The research project will develop technology for biotechnologically produced proteins. In cellular agriculture, food is produced in bioreactors with microbes. Valio is familiar with the fermentation process, as it is traditionally used in the production of fermented milk products and cheeses.
Half of the world’s fertile land is currently used for agriculture. The United Nations Food and Agriculture Organisation (FAO) predicts there is only 60 years of fertile topsoil left if we do not make current farming practices more sustainable and efficient. At the same time, the UN predicts the world population to grow to 9.8bn by 2050, according to 2015 population prospects. Globally, the demand for food will double, and it must be produced with half the current emissions.
“We also need new food production methods alongside sustainable, traditional agriculture. A key question is how to produce more food for the globally growing population without needing more arable land. Alongside traditional food production, cellular agriculture is one of the possible solutions to feeding the growing population. We are currently studying what kinds of food industry raw materials could be produced with microbes,” said Harri Kallioinen, senior vice president of R&D at Valio.

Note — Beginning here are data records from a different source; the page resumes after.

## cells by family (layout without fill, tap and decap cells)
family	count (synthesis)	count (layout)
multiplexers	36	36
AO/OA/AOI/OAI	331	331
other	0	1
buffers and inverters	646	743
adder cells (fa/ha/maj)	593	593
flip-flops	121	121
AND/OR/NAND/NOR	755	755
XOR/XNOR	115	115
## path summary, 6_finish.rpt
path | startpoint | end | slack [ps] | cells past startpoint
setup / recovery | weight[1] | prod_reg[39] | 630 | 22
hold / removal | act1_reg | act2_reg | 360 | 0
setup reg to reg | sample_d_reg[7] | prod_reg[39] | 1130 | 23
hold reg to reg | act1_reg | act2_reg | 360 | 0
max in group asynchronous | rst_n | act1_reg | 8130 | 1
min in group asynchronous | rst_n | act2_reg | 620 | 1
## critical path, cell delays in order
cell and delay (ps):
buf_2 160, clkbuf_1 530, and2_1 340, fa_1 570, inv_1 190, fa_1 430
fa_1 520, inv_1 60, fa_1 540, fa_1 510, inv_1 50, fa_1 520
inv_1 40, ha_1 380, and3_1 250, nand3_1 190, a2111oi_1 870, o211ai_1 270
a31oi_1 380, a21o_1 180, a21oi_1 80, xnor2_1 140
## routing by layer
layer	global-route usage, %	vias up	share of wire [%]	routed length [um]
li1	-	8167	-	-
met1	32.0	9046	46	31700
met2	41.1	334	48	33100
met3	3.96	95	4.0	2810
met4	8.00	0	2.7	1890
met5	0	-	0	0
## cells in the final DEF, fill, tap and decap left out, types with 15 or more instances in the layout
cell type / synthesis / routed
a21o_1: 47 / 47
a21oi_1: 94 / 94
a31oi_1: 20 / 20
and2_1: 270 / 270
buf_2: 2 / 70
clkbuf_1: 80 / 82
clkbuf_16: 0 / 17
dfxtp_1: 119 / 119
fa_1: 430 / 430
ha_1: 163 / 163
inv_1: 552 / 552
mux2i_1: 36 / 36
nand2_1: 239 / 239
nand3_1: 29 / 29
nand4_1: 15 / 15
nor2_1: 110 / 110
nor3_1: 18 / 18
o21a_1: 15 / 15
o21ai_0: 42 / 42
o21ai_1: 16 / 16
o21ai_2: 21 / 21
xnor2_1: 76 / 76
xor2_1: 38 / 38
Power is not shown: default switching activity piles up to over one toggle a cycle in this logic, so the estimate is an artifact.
$ cat config.mk
export PLATFORM = sky130hd
export DESIGN_NAME = tpd_dist
export DESIGN_NICKNAME = d
export VERILOG_FILES = /design/src/hdl/tpd_pkg.sv /design/src/hdl/tpd_dist.sv
export SDC_FILE = /design/constraint.sdc
export NUM_CORES = 2
export LEC_CHECK = 0
export CAP_MARGIN = 20
export CORE_AREA = 2 2 247 492
export DETAILED_ROUTE_END_ITERATION = 8
export DIE_AREA = 0 0 249 494
export DONT_BUFFER_PORTS = 1
export PLACE_DENSITY = 0.69
export SLEW_MARGIN = 20
export SYNTH_ARGS = -nofsm -noshare
export SYNTH_HDL_FRONTEND = slang
export SYNTH_SLANG_ARGS = --single-unit
$ cat constraint.sdc
create_clock -name clk -period 15.6 [get_ports clk]
set_input_delay 0.78 -clock clk [delete_from_list [all_inputs] [get_ports clk]]
set_output_delay 0.78 -clock clk [all_outputs]
set_load 0.01 [all_outputs]
$ cat src/hdl/tpd_pkg.sv
`timescale 1ns / 1ps

package tpd_pkg;

    localparam int COORD_W          = 24;
    localparam int TOL_W            = 23;
    localparam int ID_W             = 10;
    localparam int ID_PAD_W         = 16;
    localparam int LIM_W            = 2 * TOL_W;
    localparam int SQ_W             = 2 * COORD_W;
    localparam int SUM_W            = SQ_W + 1;
    localparam int COORD_FRAC_BITS  = 16;
    localparam int DEFAULT_MAX_NODES = 1024;

    // Weld radius after reset: about 1.0e-3 in the coordinate format.
    localparam logic [TOL_W-1:0] TOL_RESET =
        TOL_W'(((64'd1 << COORD_FRAC_BITS) + 64'd500) / 64'd1000);

    typedef struct packed {
        logic busy;
        logic res_valid;
        logic res_hit;
    } dist_stat_t;

endpackage
### src/ffca_pkg.sv
`timescale 1ns / 1ps

package ffca_pkg;

    localparam int CFG_W    = 9;
    localparam int KEY_W    = 32;
    localparam int COUNT_W  = 9;
    localparam int START_W  = 8;
    localparam int STATUS_W = 3;

    typedef enum logic [STATUS_W-1:0] {
        ST_OK        = 3'd0,
        ST_EXCEEDS   = 3'd1,
        ST_NO_SPACE  = 3'd2,
        ST_NOT_FOUND = 3'd3,
        ST_DIR_FULL  = 3'd4
    } t_status;

    typedef enum logic {
        MODE_CREATE = 1'b0,
        MODE_DELETE = 1'b1
    } t_mode;

    typedef struct packed {
        logic               mode;
        logic [KEY_W-1:0]   file_key;
        logic [COUNT_W-1:0] block_count;
    } t_in_word;

    typedef struct packed {
        t_status            status;
        logic [START_W-1:0] first_block;
        logic [COUNT_W-1:0] length;
    } t_out_word;

    typedef enum logic [3:0] {
        S_CLEAR,
        S_IDLE,
        S_CHECK,
        S_BSCAN,
        S_MARK,
        S_DIRWR,
        S_DSCAN,
        S_FREE,
        S_SHRD,
        S_SHWR,
        S_RESP
    } t_state;

    typedef struct packed {
        logic    clr;
        logic    load;
        logic    bscan;
        logic    mark;
        logic    free;
        logic    dscan;
        logic    dir_wr;
        logic    sh_rd;
        logic    sh_wr;
        logic    cnt_dec;
        logic    resp;
        t_status code;
    } t_cmd;

    typedef struct packed {
        logic clr_done;
        logic is_delete;
        logic exceeds;
        logic zero_cnt;
        logic dir_full;
        logic bfound;
        logic bmiss;
        logic mark_done;
        logic dfound;
        logic dmiss;
        logic sh_more;
        logic out_free;
    } t_sts;

endpackage

### src/ffca_ctrl.sv
`timescale 1ns / 1ps

module ffca_ctrl (
    input  logic          i_clk,
    input  logic          i_rst_n,
    input  logic          i_in_valid,
    output logic          o_in_stall,
    input  ffca_pkg::t_sts i_sts,
    output ffca_pkg::t_cmd o_cmd
);

    import ffca_pkg::*;

    t_state  r_state, n_state;
    t_status r_code, n_code;

    always_ff @(posedge i_clk) begin
        if (!i_rst_n) begin
            r_state <= S_CLEAR;
            r_code  <= ST_OK;
        end else begin
            r_state <= n_state;
            r_code  <= n_code;
        end
    end

    always_comb begin
        n_state = r_state;
        n_code  = r_code;
        case (r_state)
            S_CLEAR: begin
                if (i_sts.clr_done) n_state = S_IDLE;
            end
            S_IDLE: begin
                if (i_in_valid) n_state = S_CHECK;
            end
            S_CHECK: begin
                if (i_sts.is_delete) begin
                    n_state = S_DSCAN;
                end else if (i_sts.exceeds) begin
                    n_code  = ST_EXCEEDS;
                    n_state = S_RESP;
                end else if (i_sts.zero_cnt) begin
                    if (i_sts.dir_full) begin
                        n_code  = ST_DIR_FULL;
                        n_state = S_RESP;
                    end else begin
                        n_state = S_DIRWR;
                    end
                end else begin
                    n_state = S_BSCAN;
                end
            end
            S_BSCAN: begin
                if (i_sts.bfound) begin
                    if (i_sts.dir_full) begin
                        n_code  = ST_DIR_FULL;
                        n_state = S_RESP;
                    end else begin
                        n_state = S_MARK;
                    end
                end else if (i_sts.bmiss) begin
                    n_code  = ST_NO_SPACE;
                    n_state = S_RESP;
                end
            end
            S_MARK: begin
                if (i_sts.mark_done) n_state = S_DIRWR;
            end
            S_DIRWR: begin
                n_code  = ST_OK;
                n_state = S_RESP;
            end
            S_DSCAN: begin
                if (i_sts.dfound) begin
                    n_state = S_FREE;
                end else if (i_sts.dmiss) begin
                    n_code  = ST_NOT_FOUND;
                    n_state = S_RESP;
                end
            end
            S_FREE: begin
                if (i_sts.mark_done) n_state = S_SHRD;
            end
            S_SHRD: begin
                if (i_sts.sh_more) begin
                    n_state = S_SHWR;
                end else begin
                    n_code  = ST_OK;
                    n_state = S_RESP;
                end
            end
            S_SHWR: begin
                n_state = S_SHRD;
            end
            S_RESP: begin
                if (i_sts.out_free) n_state = S_IDLE;
            end
            default: begin
                n_state = S_IDLE;
            end
        endcase
    end

    always_comb begin
        o_cmd      = '0;
        o_cmd.code = r_code;
        o_in_stall = (r_state != S_IDLE);
        case (r_state)
            S_CLEAR: o_cmd.clr    = 1'b1;
            S_IDLE:  o_cmd.load   = i_in_valid;
            S_BSCAN: o_cmd.bscan  = 1'b1;
            S_MARK:  o_cmd.mark   = !i_sts.mark_done;
            S_DIRWR: o_cmd.dir_wr = 1'b1;
            S_DSCAN: o_cmd.dscan  = 1'b1;
            S_FREE:  o_cmd.free   = !i_sts.mark_done;
            S_SHRD: begin
                o_cmd.sh_rd   = i_sts.sh_more;
                o_cmd.cnt_dec = !i_sts.sh_more;
            end
            S_SHWR:  o_cmd.sh_wr  = 1'b1;
            S_RESP:  o_cmd.resp   = i_sts.out_free;
            default: o_cmd.resp   = 1'b0;
        endcase
    end

endmodule
File: config.mk
export PLATFORM = sky130hd
export DESIGN_NAME = capacity_hash_probe_placer
export DESIGN_NICKNAME = d
export VERILOG_FILES = /design/src/hw/rtl/chpp_pkg.sv /design/src/hw/rtl/capacity_hash_probe_placer.sv
export SDC_FILE = /design/constraint.sdc
export NUM_CORES = 1
export LEC_CHECK = 0
export ABC_AREA = 1
export BUFFER_PORTS_ARGS = -buffer_cell sky130_fd_sc_hd__buf_2
export CAP_MARGIN = 20
export CORE_MARGIN = 2
export CORE_UTILIZATION = 30
export CTS_CLUSTER_DIAMETER = 60
export DETAILED_ROUTE_END_ITERATION = 8
export PLACE_DENSITY = 0.55
export SYNTH_ARGS = -nofsm -noshare
export SYNTH_HDL_FRONTEND = slang
export SYNTH_SLANG_ARGS = --single-unit
File: constraint.sdc
create_clock -name clk -period 16.5 [get_ports clk]
set_clock_uncertainty 0.1 [all_clocks]
set_input_delay 2.475 -clock clk [delete_from_list [all_inputs] [get_ports clk]]
set_output_delay 2.475 -clock clk [all_outputs]
set_load 0.005 [all_outputs]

The new Valio and VTT joint project will develop technology for biotechnologically-produced proteins. In the method, the producer organism, e.g. a fungus, is instructed to produce the desired protein. To live in the fermentation tank, the fungus uses sugar and other nutrients, and secretes protein into the growth medium. Valio said there are many opportunities in cellular agriculture it wants to explore.
“Cellular agriculture makes it possible to produce a variety of raw materials and end products, from purified proteins or fats to multidimensional cell structures,” VTT research manager Emilia Nordlund said.
Kallioinen said, “Animal-based products like milk or meat are complex. They are made up of many different compounds and structures that are very difficult to fully replicate in their entirety. Cellular agriculture is best suited for the production of individual raw material components. That’s why we see that both have a place in future food production. To meet the increasing food needs of the growing population, all possible food production methods are needed and they must become more sustainable.
“There are also certain cellular agriculture challenges that we have to solve. For example, a lot of low-cost and low-carbon energy is needed in order for the large-scale production of proteins in fermentation tanks to be feasible. This is what we are working on with Hanna Tuomisto, Associate Professor of sustainable food systems at University of Helsinki, and her research team.”
Valio noted cellular agriculture techniques are not new.
“Examples include Quorn, which has been sold in stores for decades and produced from fungus biomass, microalgae sold as nutritional supplements, and enzymes widely used in food products – like lactase used in making lactose-free milk products and rennet used to precipitate milk protein into cheese. Pekilo, an animal feed developed in Finland back in the 1970s, was also a cellular agricultural product,” Valio technology manager Niina Valkonen said.